A higher level plan is followed by lower plans. For instance, goals and objectives are pursued by developing policies, procedures, methods, rules, etc. Now discuss the hierarchy of plans:
Objectives – Objectives are the ends towards which the activities of an enterprise are directed. They provide direction to various activities of the enterprises. They depict a future state of affairs which an organization strives to realize. Objectives serve as benchmarks for measuring the performance of various people working in the organization and overall effectiveness of the organization. They guide decision-making and action in the organization. Objectives are often expressed in quantitative, measurable and concrete terms.
Strategies – The term strategy has entered the management literature comparatively much later than its use in Military Science. In management, the concept of strategy is mostly taken in a slightly different form rather than in military form. The strategy is a plan of action to achieve specified business goals in the competitive environment. A strategy involves preparing the business for unforeseen and unpredictable events. Strategies are plans made in the light of the plans the competitors because the modern business enterprise operates in a competitive environment. Strategies are a useful framework for guiding an enterprise’s thinking and action.
An example of the strategy –
Stability Strategy – Decision to stay in the same line of business.
Growth strategy – Decision to add a new line of business to the existing one.
Competitive strategy – Decision to achieve a dominant position in the market. Example- increasing market share of the product through product improvement and competitive advertising.

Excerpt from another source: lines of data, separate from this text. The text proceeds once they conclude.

Background: an optimization exercise with open tools, aiming at small area and a short achievable clock period. Do not read the settings as production practice. Only simulation tests tie the RTL to the original design; equivalence was not proved. No activity file was given, so power comes from the tool's default toggle rates.

==> run H <==
## divider_top
module divider_top (
    input  wire        clk,
    input  wire [31:0] dividend,
    input  wire [31:0] divisor,
    output reg  [31:0] quotient,
    output reg  [31:0] remainder
);
Settings: LEC_CHECK=0, ABC_AREA=1, CAP_MARGIN=20, CORE_MARGIN=2, CORE_UTILIZATION=40, SLEW_MARGIN=20; clock period 140.0 ns.
standard.sh (not shown) runs the stock make flow with config.mk's settings and CLKGATE_MAP_FILE= SYNTH_SCRIPT=/design/flow/synth_recipe.tcl, a recipe that flattens the netlist after the stock synthesis.
==> flow/flow/run.sh <==
#!/bin/bash
# The standard layout (standard.sh), with ORFS's repair_timing steps asked to
# leave a setup margin of 96 ns, so that they size and buffer the divider's
# critical paths; clock period, constraints and every other step are unchanged.
set -euo pipefail
bash standard.sh SETUP_SLACK_MARGIN=96 finish > standard_make.log 2>&1
==> run Z (differences from run H) <==
==> flow/run.sh (new file) <==
#!/bin/bash
# synth_recipe.tcl (not shown) runs the flow's synth.tcl, then flattens the netlist and writes it again
# the make line also repeats each setting of config.mk as NAME=value (left out here)
make -C /OpenROAD-flow-scripts/flow DESIGN_CONFIG=/design/flow/config.mk WORK_HOME=/design/flow/orfs CLKGATE_MAP_FILE= SYNTH_SCRIPT=/design/flow/synth_recipe.tcl finish
CAP_MARGIN = 80   (was 20)
SLEW_MARGIN = 80   (was 20)
removed: flow/flow/run.sh
removed: flow/standard.sh
==> run summary <==
- Between run Z and run H, the lower critical path depth is in run H (gap 52).
- In synthesized cell count, run H and run Z do not differ.
- Sequential cell count is the same in run Z and run H.
- Against run Z, the non-clock buffer count of run H is higher by 91.
- Combinational power: run Z is lower than run H (about 4%).
- Of run Z and run H, run H has the higher setup slack (gap 3.7 ns).

---

==> 10-25: inputs <==
Starting RTL as in the previous note.
make LEC_CHECK=0 ABC_AREA=1 CAP_MARGIN=20 CORE_MARGIN=2 CORE_UTILIZATION=40 SLEW_MARGIN=20 finish   # period 140.0 ns
run.sh (not shown) runs the stock make flow with config.mk's settings and CLKGATE_MAP_FILE= SYNTH_SCRIPT=/design/flow/synth_recipe.tcl, a recipe that flattens the netlist after the stock synthesis.
Stock flow here: none of the scripts above is used.
==> 01-27: changes against 10-25 <==
==> flow/flow/run.sh (new file) <==
#!/bin/bash
# The standard layout (standard.sh), with ORFS's repair_timing steps asked to
# leave a setup margin of 97 ns and limited to resizing gates and inserting buffers
# (no gate cloning, buffer removal or pin swaps); clock period, constraints and
# every other step are unchanged.
set -euo pipefail
bash standard.sh SETUP_SLACK_MARGIN=97 SETUP_MOVE_SEQUENCE=sizeup,buffer SKIP_GATE_CLONING=1 \
  SKIP_BUFFER_REMOVAL=1 SKIP_PIN_SWAP=1 finish > standard_make.log 2>&1
==> flow/standard.sh (new file) <==
#!/bin/bash
# synth_recipe.tcl (not shown) runs the flow's synth.tcl, then flattens the netlist and writes it again
# the make line also repeats each setting of config.mk as NAME=value (left out here)
make -C /OpenROAD-flow-scripts/flow DESIGN_CONFIG=/design/flow/config.mk WORK_HOME=/design/flow/orfs CLKGATE_MAP_FILE= SYNTH_SCRIPT=/design/flow/synth_recipe.tcl "${@:-finish}"
removed: flow/run.sh
==> comparison table <==
item	10-25	01-27
Run status	finished clean	finished clean
Non-filler cells in the finished layout	9454	9904
Total power divided by cell area	13.47 nW/um2	13.23 nW/um2
Non-clock buffer count in the final layout	203	652
Detail Route met3 WL	15600 um	16520 um
Global Route Usage Sum	0.2924	0.2954
1st-iter DRT viols	4984	5131
Final Total Pwr	0.6162 mW	0.7296 mW
Share of layout cells above drive strength 1	0.1731	0.3451
Post-Layout Inst Area	45760 um2	55160 um2
Routing usage on met1	0.4001	0.4020
Reg2Reg Launch Point	divisor_q[0]	dividend_q[0]
Number of antenna violations at the first check in global routing	7	9
Crit-path max cell delay	830 ps	810 ps
Slack of the worst reg-to-reg path	91240 ps	97220 ps
Combinational Power	0.512 mW	0.625 mW
Post-CTS setup buffer count	0	83
Share of the cycle needed by the critical path after routing	0.3483	0.3056
Logic depth of the worst setup path including buffers	336	309
Register fraction of the total cell area	0.05614	0.04657
Routed WL	174700 um	186400 um
Final antenna diode count	6	7
Ratio of routed vias to standard cells	5.330	5.409
Global-route met3 utilization	0.04689	0.04894
Crit path max fanout	44	43
Worst Hold Path Cells	2	3
Met2 WL	73430 um	80110 um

Policies – Policies are the guiding principles which govern action usually of routine and repetitive nature. They are general statements which guide thinking and action of the organizational members. Policies represent the intentions of the top management. There could be policies in areas of sales, purchase, production, finance, etc. different firms have different policies as sales policies- we don’t sell on credit, it is our policy to deal with whole sellers only, etc.
Procedures – A procedure is a systematic way of handling regular events. It lays down a series of steps to be taken to do a particular job. The procedures involve planned sequence of operations for handling recurring business operations uniformly and consistently. The Procedures are generally set up for processing orders, shipping of goods, handling claims, a collection of payments, the appointment of employees, and so forth.
Methods – A method is a manual or mechanical way by which each operation is performed. Every procedure consists of certain methods to accomplish each phase of work. It is limited scope as compared to the procedure. As a method is more specific and detailed in how a task is to be done.
Rules – Rules are specific regulations which must be followed by the employees in an organization. The Rules generally refer to the administrative area of the procedure. Rules serve as boundaries of behavior. There is generally penalty or fine if they are not adhered to.
Programme – A programme is a sequence of activities directed towards the achievement of certain objectives. A programme is action based and result oriented. A programme lays down the definite steps which will be taken to accomplish a given task. It is a single use plan because it is not used in the same form time and again once the objectives have been achieved.
Budget – A budget is a single use plan since it is prepared for a particular period of time. A budget is a statement of expected results expressed in quantitative terms. Budgets present the objectives of the enterprise in financial and/or quantitative terms. The budget provides standards by which the actual performance can be measured. This helps in taking corrective action which is an important part of controlling.